▶ GOAL OF THE EXERCISE:
Gather, from the data below, each line in which the word "dropped" occurs.

** RECORDS FOR THIS TASK follows **

**src/rtl/instr_encoder.sv**
```systemverilog
`timescale 1ns/1ps
// -----------------------------------------------------------------------------
// instr_encoder
// Packs RV32I instruction fields (format code, opcode, registers, funct fields,
// immediate) into 32-bit instruction words and writes them to instruction
// memory at an auto-incrementing word address. The boot/test loader uses it to
// fill IM before the pipeline is released. Bundles whose format or immediate
// cannot be encoded are dropped and flagged in a sticky error.
//
// Format codes: 000 U, 001 I, 010 S, 011 B, 100 J, 111 R (101/110 illegal).
//
// Parameters
//   ADDR_W     IM word-address width; the address wraps at 2**ADDR_W
//   BASE_ADDR  first IM word address after rst or clr
//
// Ports
//   clk        rising-edge clock
//   rst        asynchronous reset, active high
//   clr        synchronous clear: flush pipe, address back to BASE_ADDR, clear err
//   in_valid   field bundle valid
//   in_ready   encoder accepts the bundle this cycle
//   in_fmt     format code
//   in_op      opcode, bits [6:0] of the word
//   in_rd      destination register
//   in_rs1     source register 1
//   in_rs2     source register 2
//   in_funct3  funct3
//   in_funct7  funct7 (R only)
//   in_imm     signed byte offset / value (U: full 32-bit value)
//   im_we      IM write request
//   im_ready   IM accepts the write this cycle
//   im_addr    IM word address of the current write
//   im_wdata   encoded instruction
//   wr_count   completed writes since rst/clr, saturating at 0xFFFF
//   err        sticky: at least one bundle was dropped
//   err_code   first error: 01 range, 10 misaligned, 11 bad format
// -----------------------------------------------------------------------------
module instr_encoder #(
    parameter int ADDR_W    = 10,
    parameter int BASE_ADDR = 0
) (
    input  logic              clk,
    input  logic              rst,
    input  logic              clr,
    input  logic              in_valid,
    output logic              in_ready,
    input  logic [2:0]        in_fmt,
    input  logic [6:0]        in_op,
    input  logic [4:0]        in_rd,
    input  logic [4:0]        in_rs1,
    input  logic [4:0]        in_rs2,
    input  logic [2:0]        in_funct3,
    input  logic [6:0]        in_funct7,
    input  logic [31:0]       in_imm,
    output logic              im_we,
    input  logic              im_ready,
    output logic [ADDR_W-1:0] im_addr,
    output logic [31:0]       im_wdata,
    output logic [15:0]       wr_count,
    output logic              err,
    output logic [1:0]        err_code
);

    localparam logic [ADDR_W-1:0] L_BASE = ADDR_W'(BASE_ADDR);

    // Bit placement for each instruction format.
    function automatic logic [31:0] f_encode(
        input logic [2:0]  fmt,
        input logic [6:0]  op,
        input logic [4:0]  rd,
        input logic [4:0]  rs1,
        input logic [4:0]  rs2,
        input logic [2:0]  f3,
        input logic [6:0]  f7,
        input logic [31:0] imm
    );
        logic [31:0] w;
        case (fmt)
            3'b111:  w = {f7, rs2, rs1, f3, rd, op};
            3'b001:  w = {imm[11:0], rs1, f3, rd, op};
            3'b010:  w = {imm[11:5], rs2, rs1, f3, imm[4:0], op};
            3'b011:  w = {imm[12], imm[10:5], rs2, rs1, f3, imm[4:1], imm[11], op};
            3'b000:  w = {imm[31:12], rd, op};
            3'b100:  w = {imm[20], imm[10:1], imm[11], imm[19:12], rd, op};
            default: w = 32'h0;
        endcase
        return w;
    endfunction

    // Encodability check; earlier branches win (bad format, then alignment,
    // then range). R-type never looks at the immediate.
    function automatic logic [1:0] f_check(
        input logic [2:0]         fmt,
        input logic signed [31:0] imm
    );
        logic [1:0] code;
        code = 2'b00;
        case (fmt)
            3'b101, 3'b110: code = 2'b11;
            3'b001, 3'b010: begin
                if (imm < -32'sd2048 || imm > 32'sd2047) code = 2'b01;
            end
            3'b011: begin
                if (imm[0]) code = 2'b10;
                else if (imm < -32'sd4096 || imm > 32'sd4094) code = 2'b01;
            end
            3'b100: begin
                if (imm[0]) code = 2'b10;
                else if (imm < -32'sd1048576 || imm > 32'sd1048574) code = 2'b01;
            end
            3'b000: begin
                if (imm[11:0] != 12'h000) code = 2'b10;
            end
            default: code = 2'b00;
        endcase
        return code;
    endfunction

    logic              r_s1_vld;
    logic [31:0]       r_s1_word;
    logic [1:0]        r_s1_code;
    logic              r_s2_vld;
    logic [31:0]       r_s2_word;
    logic [ADDR_W-1:0] r_addr;
    logic [15:0]       r_cnt;
    logic              r_err;
    logic [1:0]        r_err_code;

    logic        w_wr_done;
    logic        w_s1_adv;
    logic        w_in_fire;
    logic        w_s1_ok;
    logic [31:0] w_enc_word;
    logic [1:0]  w_enc_code;

    assign w_wr_done  = r_s2_vld & im_ready;
    // S2 only stalls while it holds a write the IM has not taken yet.
    assign w_s1_adv   = ~r_s2_vld | w_wr_done;
    assign in_ready   = ~clr & (~r_s1_vld | w_s1_adv);
    assign w_in_fire  = in_valid & in_ready;
    assign w_s1_ok    = (r_s1_code == 2'b00);
    assign w_enc_word = f_encode(in_fmt, in_op, in_rd, in_rs1, in_rs2,
                                 in_funct3, in_funct7, in_imm);
    assign w_enc_code = f_check(in_fmt, $signed(in_imm));

    always_ff @(posedge clk or posedge rst) begin
        if (rst) begin
            r_s1_vld   <= 1'b0;
            r_s1_word  <= 32'h0;
            r_s1_code  <= 2'b00;
            r_s2_vld   <= 1'b0;
            r_s2_word  <= 32'h0;
            r_addr     <= L_BASE;
            r_cnt      <= 16'h0;
            r_err      <= 1'b0;
            r_err_code <= 2'b00;
        end else if (clr) begin
            r_s1_vld   <= 1'b0;
            r_s1_word  <= 32'h0;
            r_s1_code  <= 2'b00;
            r_s2_vld   <= 1'b0;
            r_s2_word  <= 32'h0;
            r_addr     <= L_BASE;
            r_cnt      <= 16'h0;
            r_err      <= 1'b0;
            r_err_code <= 2'b00;
        end else begin
            // S1: encoded word plus check result
            if (w_in_fire) begin
                r_s1_vld  <= 1'b1;
                r_s1_word <= w_enc_word;
                r_s1_code <= w_enc_code;
            end else if (w_s1_adv) begin
                r_s1_vld  <= 1'b0;
            end

            // S2: IM write; a rejected bundle leaves a bubble instead of a write
            if (w_s1_adv) begin
                r_s2_vld <= r_s1_vld & w_s1_ok;
                if (r_s1_vld & w_s1_ok) r_s2_word <= r_s1_word;
            end

            // Only the first error's code is kept until rst/clr.
            if (w_s1_adv & r_s1_vld & ~w_s1_ok) begin
                r_err <= 1'b1;
                if (!r_err) r_err_code <= r_s1_code;
            end

            if (w_wr_done) begin
                r_addr <= r_addr + ADDR_W'(1);
                if (r_cnt != 16'hFFFF) r_cnt <= r_cnt + 16'd1;
            end
        end
    end

    assign im_we    = r_s2_vld;
    assign im_wdata = r_s2_word;
    assign im_addr  = r_addr;
    assign wr_count = r_cnt;
    assign err      = r_err;
    assign err_code = r_err_code;

endmodule

```
**config.mk**
```make
export PLATFORM = sky130hd
export DESIGN_NAME = instr_encoder
export DESIGN_NICKNAME = d
export VERILOG_FILES = /design/src/rtl/instr_encoder.sv
export SDC_FILE = /design/constraint.sdc
export NUM_CORES = 1
export LEC_CHECK = 0
export CORE_UTILIZATION = 50
export CTS_BUF_LIST = sky130_fd_sc_hd__clkbuf_4
export DETAILED_ROUTE_END_ITERATION = 10
export PLACE_DENSITY = 0.88
export SLEW_MARGIN = 10
export SYNTH_ARGS = -nofsm -noshare
export SYNTH_HDL_FRONTEND = slang
export SYNTH_SLANG_ARGS = --single-unit
```
**constraint.sdc**
```tcl
create_clock -name clk -period 4.7 [get_ports clk]
set_input_delay 1.175 -clock clk [delete_from_list [all_inputs] [get_ports clk]]
set_output_delay 1.175 -clock clk [all_outputs]
set_load 0.005 [all_outputs]
```
==> Flow_metrics.wiki <==
{| class="wikitable"
! Metric !! Value
|-
| Status || completed
|-
| Final-stage net count || 727
|-
| Placeable core region || 0.00937 mm²
|-
| CTS resizes || 0
|-
| Power density normalized to cell area || 236 mW/mm²
|-
| Maximum operating frequency || 0.267 GHz
|-
| Total I/O pin count || 135
|-
| Seq cells post-synth || 97
|-
| Worst-case vdd ir drop || 0.000128 V
|-
| Cts hold-fix bufs || 0
|-
| Number of clock buffers inserted by TritonCTS || 9
|-
| Latest clock arrival within the worst-skew pair || 440 ps
|-
| Worst Setup Start Kind || input pin
|-
| Initial Utilization || 52.5%
|-
| Clock Root Buffer || sky130_fd_sc_hd__clkbuf_4
|-
| Detailed Routing Iterations Pass 1 || 5
|-
| Crit path max-delay cell type || sky130_fd_sc_hd__clkdlybuf4s50_1
|-
| Worst hold start || r_s1_word[13]$_DFFE_PP0P_
|-
| Final-layout worst hold slack || 501 ps
|-
| Sort of element at the end of the critical path || primary output
|-
| Wire length of the first global-routing pass || 20.4 mm
|-
| Antenna-violating nets left || 0
|-
| Overall die height || 101 µm
|-
| Final worst clock skew || 25.2 ps
|-
| Netlist cell types || 50
|-
| Number of pins with negative max-slew slack in the final report || 0
|-
| Startpoint of the worst-slack reg-to-reg timing path || wr_count[0]$_DFFE_PP0P_
|-
| Data required time of the critical path || 3520 ps
|-
| H-tree depth || 3
|-
| Number of buffers between clock root and the deepest sink || 2
|-
| Post-route worst setup slack || 959 ps
|-
| Average via count per standard cell || 5.65
|-
| TritonCTS clock tree || built
|-
| Area Growth Syn to Fin || 31.4%
|-
| Critical path peak fanout || 5
|-
| Remaining design rule violation count || 0
|-
| Width of the chip || 101 µm
|-
| End point of the most critical hold path || r_s1_word[13]$_DFFE_PP0P_
|-
| Cell count after synthesis || 531
|-
| Buffers on Ports || 134
|-
| Number of instances on the worst hold path || 2
|-
| GRT Total Usage || 25.4%
|-
| WL per Instance || 16.0 µm
|-
| Die footprint || 0.0102 mm²
|-
| Part of the Yosys area used for sequential elements || 49.3%
|-
| Worst EP arrival || 2570 ps
|-
| Routability Congestion || 0.941
|-
| Transition time at the pin with the least slew margin || 849 ps
|-
| Count of synthesis-stage warnings from yosys || 0
|-
| Max cap viols || 0
|-
| Crit path largest cell delay || 530 ps
|-
| Antenna violations before repair || 0
|-
| Fin crit share || 79.6%
|-
| Pre-CTS setup slack || 969 ps
|-
| Syn Std Cell Area || 0.00492 mm²
|-
| Global route overflow || 0
|-
| Core Rows || 35
|-
| Type of the worst min-delay path || reg2reg
|-
| Final TNS setup || 0 ps
|-
| Proportion of register bits with asynchronous set or reset after synthesis || 100%
|-
| Final HPWL DP || 9.32 mm
|-
| Setup repair after global routing missed its margin || false
|-
| Relative max-transition margin || 42.9%
|-
| Number of global-route vias before repair || 4162
|-
| Leakage power || 2.59 nW
|-
| Aggregate routed wire length || 12.6 mm
|-
| Mean area per synthesized cell || 9.27 µm²
|-
| Sequence of cells on the critical path || clkdlybuf4s50_1 > nand2b_1 > nor2_1 > nor2_1 > clkdlybuf4s50_1
|-
| Shortest clock period the worst path allows after layout || 3740 ps
|-
| Maximum number of pins on one net before global-route repair || 41
|-
| DR iter-0 viols || 270
|-
| Synthesized Nets || 605
|-
| Number of cell instances on the worst register-to-register path || 6
|-
| EDFF count, synth || 0
|-
| Number of hold violations in the final report || 0
|-
| Overall via count from detail_route || 4450
|-
| Diodes inserted || 0
|-
| Worst reg-to-reg setup slack || 2500 ps
|-
| Start-to-end type of the worst setup path || in2out
|-
| Post-layout util || 69.1%
|-
| Clock Sink Count || 97
|-
| Critical register-to-register path endpoint || wr_count[11]$_DFFE_PP0P_
|-
| Finish-stage setup viols || 0
|-
| Post-CTS setup repair buffer count || 0
|-
| Post-CTS clock slew at the launch and capture registers of the worst setup and hold paths || 170 ps
|-
| Top_reg_cell synth || sky130_fd_sc_hd__dfrtp_1
|-
| Fraction of final layout cells with drive strength greater than 1 || 7.14%
|}
[cells in the mapped netlist (all sizes together), types with 3 or more instances]
| library cell | instances | area [µm²] |
|---|---|---|
| o21ai | 27 | 135 |
| a221oi | 8 | 70.1 |
| inv | 4 | 15.0 |
| nor4 | 10 | 77.6 |
| a211oi | 3 | 22.5 |
| a22oi | 10 | 75.1 |
| xnor2 | 11 | 96.3 |
| and2 | 3 | 18.8 |
| nand3b | 4 | 30.0 |
| dfrtp | 97 | 2430 |
| a22o | 14 | 123 |
| or4 | 3 | 22.5 |
| xor2 | 8 | 70.1 |
| mux2i | 12 | 120 |
| mux2 | 5 | 56.3 |
| nand4 | 13 | 93.8 |
| nor2 | 42 | 168 |
| buf | 14 | 88.8 |
| nand3 | 13 | 65.1 |
| and3 | 3 | 18.8 |
| a21oi | 60 | 300 |
| o31ai | 6 | 45.0 |
| nor3 | 3 | 15.0 |
| or3 | 4 | 25.0 |
| nand2 | 110 | 415 |
| clkbuf | 19 | 71.3 |
| o22ai | 4 | 25.0 |
[worst max-delay path, delay by kind of cell]
| family | cells | cell delay, ps |
|---|---|---|
| AND/OR/NAND/NOR | 3 | 360 |
| buffers and inverters | 2 | 1030 |
[sequential cells by signal, summed over array words and instances (netlist names)]
name / count
r_s1_vld: 1
err: 1
im_wdata: 32
r_s1_code: 2
err_code: 2
wr_count: 16
r_s1_word: 32
im_we: 1
im_addr: 10
[routing by layer]
layer  wire length, µm  track usage [%]
met5                 0                0
met4                48             5.57
met3               768             3.73
met2              5960             40.2
met1              5860             37.1
[metrics by stage]
| stage | area [µm²] | total power, mW | std cells |
|---|---|---|---|
| after floorplan | 4920 | 1.00 | 531 |
| after global placement | 6340 | 1.12 | 771 |
| after detailed placement | 6340 | 1.13 | 771 |
| after CTS | 6470 | 1.54 | 787 |
| after global routing | 6470 | 1.59 | 787 |
| final | 6470 | 1.53 | 787 |
[cells in the final DEF (no fill, tap or decap), types with 12 or more instances in the layout]
cell / n
sky130_fd_sc_hd__dfrtp_1: 97
sky130_fd_sc_hd__a22o_1: 14
sky130_fd_sc_hd__mux2i_1: 12
sky130_fd_sc_hd__nor2_1: 40
sky130_fd_sc_hd__nand2_1: 109
sky130_fd_sc_hd__a21oi_1: 59
sky130_fd_sc_hd__clkdlybuf4s50_1: 133
sky130_fd_sc_hd__nand3_1: 13
sky130_fd_sc_hd__o21ai_0: 27
[kinds of logic (layout without fill, tap and decap cells)]
logic type      after synthesis  in the layout  share of synthesized area (%)
buf+inv                      37            164                           3.56
compound gates              140            140                           18.3
flops                        97             97                           49.3
xor+xnor                     19             19                           3.38
mux                          17             17                           3.58
fa+ha+maj                     2              2                          0.508
simple gates                219            219                           21.4
[power by group]
group,leakage (nW),switching [mW],internal (mW)
clock,0.0720,0.294,0.120
combinational,1.18,0.127,0.111
sequential,1.34,0.0168,0.859
[area by class of cell]
type	instances	area [µm²]
Clock inverter	7	61.3
Multi-Input combinational cell	397	2320
Sequential cell	97	2430
Clock buffer	9	67.6
Tap cell	129	161
Timing Repair Buffer	144	1410
Fill cell	748	2900
Inverter	4	17.5
[worst max-delay path by stage]
stage                     slack (ps)  cells after the start              end      from
final                            960                      5         in_ready  im_ready
after global routing             840                      5         in_ready  im_ready
after CTS                        960                      5         in_ready  im_ready
after detailed placement         970                      5         in_ready  im_ready
after global placement           990                      5         in_ready  im_ready
after floorplan                  990                      1  err$_DFFE_PP0P_       rst
(Power assumes the default switching activity.)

** End of RECORDS FOR THIS TASK **

▶ RESULT OF THIS EXERCISE:
// cannot be encoded are dropped and flagged in a sticky error.
//   err        sticky: at least one bundle was dropped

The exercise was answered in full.